## src/rtl/bankreg_pkg.sv

```systemverilog
`timescale 1ns/1ps
// Package: shared constants and mode decoding for the banked register file.
// Assumes a 4-bit mode code held in status bits [3:0], bit 4 set by mode-set.
package bankreg_pkg;

    localparam int ARCH_AW   = 4;
    localparam int MODE_W    = 4;
    localparam int FIELD_W   = MODE_W + 1;
    localparam int N_SAVED   = 5;
    // physical layout: 0-15 user view, 16-20 fast r8-r12, 21-30 private r13/r14 pairs
    localparam int FAST_BASE = 16;
    localparam int FAST_CNT  = 5;
    localparam int PRIV_BASE = FAST_BASE + FAST_CNT;
    localparam int NPHYS     = PRIV_BASE + 2 * N_SAVED;
    localparam int PIDX_W    = $clog2(NPHYS);
    localparam int SLOT_W    = $clog2(N_SAVED);

    localparam logic [MODE_W-1:0] MD_USER  = 4'h0;
    localparam logic [MODE_W-1:0] MD_FAST  = 4'h1;
    localparam logic [MODE_W-1:0] MD_IRQ   = 4'h2;
    localparam logic [MODE_W-1:0] MD_SUPV  = 4'h3;
    localparam logic [MODE_W-1:0] MD_ABORT = 4'h7;
    localparam logic [MODE_W-1:0] MD_UNDEF = 4'hB;

    typedef struct packed {
        logic              hit;
        logic [SLOT_W-1:0] slot;
    } slot_t;

    // Map a mode code to its private slot (r13/r14/saved status), if any.
    function automatic slot_t mode_slot(input logic [MODE_W-1:0] code);
        slot_t s;
        s.hit  = 1'b1;
        s.slot = '0;
        case (code)
            MD_FAST:  s.slot = SLOT_W'(0);
            MD_IRQ:   s.slot = SLOT_W'(1);
            MD_SUPV:  s.slot = SLOT_W'(2);
            MD_ABORT: s.slot = SLOT_W'(3);
            MD_UNDEF: s.slot = SLOT_W'(4);
            default:  s.hit  = 1'b0;
        endcase
        return s;
    endfunction

endpackage

```

## src/rtl/bank_map.sv

```systemverilog
`timescale 1ns/1ps
// Module: bank_map
// Translates an architectural register number into a physical index under
// the given mode code. Purely combinational. Assumes the physical layout
// defined in bankreg_pkg.
module bank_map
    import bankreg_pkg::*;
(
    input  logic [MODE_W-1:0]  mode,
    input  logic [ARCH_AW-1:0] arch_addr,
    output logic [PIDX_W-1:0]  phys_idx
);

    slot_t slot;
    logic  is_hi_gp;
    logic  is_sp_lr;

    // Classify the address and pick the bank it lives in.
    always_comb begin
        slot     = mode_slot(mode);
        is_hi_gp = (arch_addr >= ARCH_AW'(8)) && (arch_addr <= ARCH_AW'(12));
        is_sp_lr = (arch_addr == ARCH_AW'(13)) || (arch_addr == ARCH_AW'(14));
        phys_idx = PIDX_W'(arch_addr);
        if (is_hi_gp && (mode == MD_FAST)) begin
            phys_idx = PIDX_W'(FAST_BASE + int'(arch_addr) - 8);
        end else if (is_sp_lr && slot.hit) begin
            phys_idx = PIDX_W'(PRIV_BASE + 2 * int'(slot.slot) + int'(arch_addr) - 13);
        end
    end

endmodule

```

## src/rtl/phys_regs.sv

```systemverilog
`timescale 1ns/1ps
// Module: phys_regs
// Physical register storage: NPHYS words, one clocked write port and
// NRD combinational read ports addressed by physical index. Reads see the
// value held before a same-cycle write. Assumes indices below NPHYS.
module phys_regs
    import bankreg_pkg::*;
#(
    parameter int DATA_W = 32,
    parameter int NRD    = 2
) (
    input  logic                         clk,
    input  logic                         rst_n,
    input  logic                         wr_en,
    input  logic [PIDX_W-1:0]            wr_idx,
    input  logic [DATA_W-1:0]            wr_data,
    input  logic [NRD-1:0][PIDX_W-1:0]   rd_idx,
    output logic [NRD-1:0][DATA_W-1:0]   rd_data
);

    logic [NPHYS-1:0][DATA_W-1:0] store_q;

    for (genvar e = 0; e < NPHYS; e++) begin : g_entry
        logic hit;
        assign hit = wr_en && (wr_idx == PIDX_W'(e));
        // Hold or load one physical word; clear on reset.
        always_ff @(posedge clk) begin
            if (!rst_n)   store_q[e] <= '0;
            else if (hit) store_q[e] <= wr_data;
        end
    end

    for (genvar p = 0; p < NRD; p++) begin : g_rd
        // Combinational read mux for one port.
        always_comb begin
            rd_data[p] = '0;
            for (int e = 0; e < NPHYS; e++) begin
                if (rd_idx[p] == PIDX_W'(e)) rd_data[p] = store_q[e];
            end
        end
    end

    AST_WRITE_LANDS: assert property (@(posedge clk) disable iff (!rst_n)
        wr_en |=> store_q[$past(wr_idx)] == $past(wr_data));

    AST_IDLE_HOLDS: assert property (@(posedge clk) disable iff (!rst_n)
        !wr_en |=> $stable(store_q));

endmodule

```

## src/rtl/status_bank.sv

```systemverilog
`timescale 1ns/1ps
// Module: status_bank
// Holds the status register and one saved status register per exception
// mode. The current mode is status bits [3:0]; mode-set overrides bits [4:0]
// of a coinciding full write. Saved-status access uses the mode current
// before the clock edge.
module status_bank
    import bankreg_pkg::*;
#(
    parameter int DATA_W = 32
) (
    input  logic               clk,
    input  logic               rst_n,
    input  logic               mode_set,
    input  logic [MODE_W-1:0]  mode_code,
    input  logic               sr_wr_en,
    input  logic [DATA_W-1:0]  sr_wr_data,
    input  logic               ssr_wr_en,
    input  logic [DATA_W-1:0]  ssr_wr_data,
    output logic [DATA_W-1:0]  sr_q,
    output logic [MODE_W-1:0]  cur_mode,
    output logic [DATA_W-1:0]  ssr_rd_data,
    output logic               ssr_absent
);

    logic [DATA_W-1:0]              sr_r;
    logic [N_SAVED-1:0][DATA_W-1:0] saved_q;
    slot_t                          cur_slot;

    // Status register update: full write first, then mode field override.
    always_ff @(posedge clk) begin
        if (!rst_n) begin
            sr_r <= '0;
        end else begin
            if (sr_wr_en) sr_r <= sr_wr_data;
            if (mode_set) sr_r[FIELD_W-1:0] <= {1'b1, mode_code};
        end
    end

    assign sr_q     = sr_r;
    assign cur_mode = sr_r[MODE_W-1:0];
    assign cur_slot = mode_slot(cur_mode);

    for (genvar g = 0; g < N_SAVED; g++) begin : g_saved
        logic hit;
        assign hit = ssr_wr_en && cur_slot.hit && (cur_slot.slot == SLOT_W'(g));
        // One saved status register, written only in its own mode.
        always_ff @(posedge clk) begin
            if (!rst_n)   saved_q[g] <= '0;
            else if (hit) saved_q[g] <= ssr_wr_data;
        end
    end

    // Saved-status read for the current mode, zero when none exists.
    always_comb begin
        ssr_absent  = !cur_slot.hit;
        ssr_rd_data = '0;
        for (int g = 0; g < N_SAVED; g++) begin
            if (cur_slot.hit && (cur_slot.slot == SLOT_W'(g))) ssr_rd_data = saved_q[g];
        end
    end

    AST_MODE_FIELD_LOADS: assert property (@(posedge clk) disable iff (!rst_n)
        mode_set |=> sr_r[FIELD_W-1:0] == {1'b1, $past(mode_code)});

    AST_UPPER_KEPT: assert property (@(posedge clk) disable iff (!rst_n)
        (mode_set && !sr_wr_en) |=> sr_r[DATA_W-1:FIELD_W] == $past(sr_r[DATA_W-1:FIELD_W]));

    AST_ABSENT_WRITE_IGNORED: assert property (@(posedge clk) disable iff (!rst_n)
        (ssr_wr_en && ssr_absent) |=> $stable(saved_q));

endmodule

```

## src/rtl/banked_regfile.sv

```systemverilog
`timescale 1ns/1ps
// Module: banked_regfile (top)
// Mode-banked register file: two combinational read ports and one write
// port addressed by architectural number, mapped to physical storage by the
// current mode held in the status register. Assumes DATA_W >= 5.
module banked_regfile
    import bankreg_pkg::*;
#(
    parameter int DATA_W = 32
) (
    input  logic               clk,
    input  logic               rst_n,
    input  logic [3:0]         rd_a_addr,
    output logic [DATA_W-1:0]  rd_a_data,
    input  logic [3:0]         rd_b_addr,
    output logic [DATA_W-1:0]  rd_b_data,
    input  logic               wr_en,
    input  logic [3:0]         wr_addr,
    input  logic [DATA_W-1:0]  wr_data,
    input  logic               mode_set,
    input  logic [3:0]         mode_code,
    input  logic               sr_wr_en,
    input  logic [DATA_W-1:0]  sr_wr_data,
    output logic [DATA_W-1:0]  sr_q,
    output logic [4:0]         mode_field,
    input  logic               ssr_wr_en,
    input  logic [DATA_W-1:0]  ssr_wr_data,
    output logic [DATA_W-1:0]  ssr_rd_data,
    output logic               ssr_absent
);

    localparam int NRD   = 2;
    localparam int NMAP  = NRD + 1;
    localparam int WR_PT = NRD;

    logic [MODE_W-1:0]                cur_mode;
    logic [NMAP-1:0][ARCH_AW-1:0]     map_addr;
    logic [NMAP-1:0][PIDX_W-1:0]      map_idx;
    logic [NRD-1:0][PIDX_W-1:0]       rd_idx;
    logic [NRD-1:0][DATA_W-1:0]       rd_data;

    assign map_addr = {wr_addr, rd_b_addr, rd_a_addr};

    status_bank #(.DATA_W(DATA_W)) u_status (
        .clk         (clk),
        .rst_n       (rst_n),
        .mode_set    (mode_set),
        .mode_code   (mode_code),
        .sr_wr_en    (sr_wr_en),
        .sr_wr_data  (sr_wr_data),
        .ssr_wr_en   (ssr_wr_en),
        .ssr_wr_data (ssr_wr_data),
        .sr_q        (sr_q),
        .cur_mode    (cur_mode),
        .ssr_rd_data (ssr_rd_data),
        .ssr_absent  (ssr_absent)
    );

    for (genvar p = 0; p < NMAP; p++) begin : g_map
        bank_map u_map (
            .mode      (cur_mode),
            .arch_addr (map_addr[p]),
            .phys_idx  (map_idx[p])
        );
    end

    assign rd_idx = map_idx[NRD-1:0];

    phys_regs #(.DATA_W(DATA_W), .NRD(NRD)) u_regs (
        .clk     (clk),
        .rst_n   (rst_n),
        .wr_en   (wr_en),
        .wr_idx  (map_idx[WR_PT]),
        .wr_data (wr_data),
        .rd_idx  (rd_idx),
        .rd_data (rd_data)
    );

    assign rd_a_data  = rd_data[0];
    assign rd_b_data  = rd_data[1];
    assign mode_field = sr_q[FIELD_W-1:0];

endmodule

```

▶ [Problem to work on]: The required answer is each line of the entries containing the string "assign".

▶ [Task result]:
        assign hit = wr_en && (wr_idx == PIDX_W'(e));
    assign sr_q     = sr_r;
    assign cur_mode = sr_r[MODE_W-1:0];
    assign cur_slot = mode_slot(cur_mode);
        assign hit = ssr_wr_en && cur_slot.hit && (cur_slot.slot == SLOT_W'(g));
    assign map_addr = {wr_addr, rd_b_addr, rd_a_addr};
    assign rd_idx = map_idx[NRD-1:0];
    assign rd_a_data  = rd_data[0];
    assign rd_b_data  = rd_data[1];
    assign mode_field = sr_q[FIELD_W-1:0];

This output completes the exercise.